No se me ocurre mejor forma de describirlo: Moonage Daydream (Estados Unidos, Alemania, 2022) es una especie de remake al último acto de 2001: A Space Odyssey (Kubrick, 1968), con música de David Bowie a todo volumen y la voz en off del cantante cual si fuera HAL hablándonos sobre los temas que importan: el tiempo, la identidad, la felicidad, dios, la cultura, el proceso creativo, el cambio permanente y el arte como una necesidad irrenunciable.
Este documental nos convierte en un astronauta que aterriza en el planeta Bowie, que no es otro que el planeta tierra, pero visto tras los ojos de un hombre que bien podría ser un alienígena. El resultado es una experiencia oceánica, desbordante, excesiva, literalmente ensordecedora, con un Bowie en su eterna búsqueda por encontrar sentido e identidad.
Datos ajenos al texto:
### config.mk
export PLATFORM = sky130hd
export DESIGN_NAME = board_scan_scheduler
export DESIGN_NICKNAME = d
export VERILOG_FILES = /design/src/rtl/board_scan_scheduler.sv
export SDC_FILE = /design/constraint.sdc
export NUM_CORES = 1
export LEC_CHECK = 0
export ABC_AREA = 1
export CAP_MARGIN = 15
export CORE_ASPECT_RATIO = 0.7
export CORE_MARGIN = 2
export CORE_UTILIZATION = 57
export DETAILED_ROUTE_END_ITERATION = 8
export PLACE_DENSITY = 0.8
export SETUP_SLACK_MARGIN = 0.2
export SLEW_MARGIN = 20
export SYNTH_ARGS = -nofsm -noshare
export SYNTH_HDL_FRONTEND = slang
export SYNTH_SLANG_ARGS = --single-unit
### constraint.sdc
create_clock -name clk -period 2.2 [get_ports clk]
set_input_delay 0.22 -clock clk [delete_from_list [all_inputs] [get_ports clk]]
set_output_delay 0.22 -clock clk [all_outputs]
set_load 0.01 [all_outputs]
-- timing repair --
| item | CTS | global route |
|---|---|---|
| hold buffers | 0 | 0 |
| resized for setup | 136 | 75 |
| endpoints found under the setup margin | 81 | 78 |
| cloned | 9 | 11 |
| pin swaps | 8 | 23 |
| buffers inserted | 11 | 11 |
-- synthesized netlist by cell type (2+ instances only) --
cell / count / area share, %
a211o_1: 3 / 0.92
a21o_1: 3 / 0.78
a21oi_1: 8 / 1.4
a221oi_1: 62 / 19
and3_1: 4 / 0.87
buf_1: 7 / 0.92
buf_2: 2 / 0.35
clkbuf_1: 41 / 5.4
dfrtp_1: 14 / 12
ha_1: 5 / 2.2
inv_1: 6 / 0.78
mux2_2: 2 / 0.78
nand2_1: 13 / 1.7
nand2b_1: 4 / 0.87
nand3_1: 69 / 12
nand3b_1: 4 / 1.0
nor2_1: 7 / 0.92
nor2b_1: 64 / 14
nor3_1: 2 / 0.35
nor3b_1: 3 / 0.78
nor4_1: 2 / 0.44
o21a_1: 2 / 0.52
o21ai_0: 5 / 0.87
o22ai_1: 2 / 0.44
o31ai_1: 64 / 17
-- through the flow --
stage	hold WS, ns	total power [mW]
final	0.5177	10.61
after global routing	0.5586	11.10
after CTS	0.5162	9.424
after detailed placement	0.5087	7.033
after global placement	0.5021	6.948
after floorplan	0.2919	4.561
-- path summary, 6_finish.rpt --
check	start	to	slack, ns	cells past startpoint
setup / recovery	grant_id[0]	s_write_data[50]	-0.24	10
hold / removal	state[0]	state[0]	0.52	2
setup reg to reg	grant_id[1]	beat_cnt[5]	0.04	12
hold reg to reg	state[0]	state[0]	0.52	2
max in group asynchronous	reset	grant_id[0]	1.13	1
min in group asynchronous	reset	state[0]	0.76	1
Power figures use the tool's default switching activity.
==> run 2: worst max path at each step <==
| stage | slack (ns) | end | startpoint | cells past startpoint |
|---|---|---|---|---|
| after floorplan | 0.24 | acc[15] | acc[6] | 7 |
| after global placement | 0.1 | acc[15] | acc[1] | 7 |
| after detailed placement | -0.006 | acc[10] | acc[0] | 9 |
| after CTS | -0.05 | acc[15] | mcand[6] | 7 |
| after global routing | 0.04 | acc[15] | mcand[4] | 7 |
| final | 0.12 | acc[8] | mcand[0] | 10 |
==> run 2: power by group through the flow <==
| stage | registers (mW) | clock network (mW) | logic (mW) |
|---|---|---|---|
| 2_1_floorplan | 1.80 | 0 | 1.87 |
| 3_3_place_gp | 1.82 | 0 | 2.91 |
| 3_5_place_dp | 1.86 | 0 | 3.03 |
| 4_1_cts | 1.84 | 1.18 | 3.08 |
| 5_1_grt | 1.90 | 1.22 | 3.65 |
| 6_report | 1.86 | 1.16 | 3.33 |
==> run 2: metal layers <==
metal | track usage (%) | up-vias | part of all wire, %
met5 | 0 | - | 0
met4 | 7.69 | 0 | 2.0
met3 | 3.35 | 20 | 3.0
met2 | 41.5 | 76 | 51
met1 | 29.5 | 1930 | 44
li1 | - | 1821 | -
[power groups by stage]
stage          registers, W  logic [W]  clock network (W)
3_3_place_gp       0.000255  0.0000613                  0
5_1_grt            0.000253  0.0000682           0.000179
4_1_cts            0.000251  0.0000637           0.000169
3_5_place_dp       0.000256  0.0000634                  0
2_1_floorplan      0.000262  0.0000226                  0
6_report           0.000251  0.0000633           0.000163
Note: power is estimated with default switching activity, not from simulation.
Así habló David Bowie.
Con una edición frenética a cargo del propio director Brett Morgen (Montage of a Heck), el filme inicia con un alud de imágenes, tanto espaciales como de películas clásicas de los años veinte a los sesenta (Viaje a la Luna, Intolerance, Dr. Caligari, Metrópolis, y un largo etc.) todo con Hallo Spaceboy de fondo. La decisión no parece arbitraria, toda vez que el cine es referente constante en la obra de Bowie (no sólo como actor sino en las letras de sus canciones), quien a veces ya no distinguía entre personaje y hombre.
El efecto es inmersivo, pareciera que estamos por ver la historia de la humanidad condensada en el relato de este ente de pelo naranja (Ziggy Stardust) que parece bajado del cielo dispuesto a estudiarnos: ¿Qué es David Bowie?, ¿hombre, mujer, humano, alienígena o robot?, o simplemente un freak que apareció a principios de los años 70 como gran salvación a la angustia adolescente: no estamos solos, hay más desadaptados como nosotros.
La película es Bowie en sus propias palabras. La familia del cantante abrió la bóveda de mucho material inédito (principalmente entrevistas y conciertos) para que Brett Morgen armara este caleidoscopio donde el artista explica su angustia frente a la identidad, el arte, la fama y la necesidad de seguir viajando (“no he comprado una casa, ¿para qué?”) para seguir creando.
Filmada para el formato IMAX, la sensación resulta inmersiva: es lo más cercano que estaremos a un concierto de David Bowie. El documental nunca se convierte en hagiografía, no tanto por la decisión de su director sino porque Bowie mismo cuestiona en varias ocasiones el concepto de fama, considerándose a sí mismo como un falso profeta.
Si el arte es placer condensado, hay mucho placer en esta película, tanto que te hace sentir feliz de estar vivo y haber conocido a ese extraordinario ente llamado David Bowie.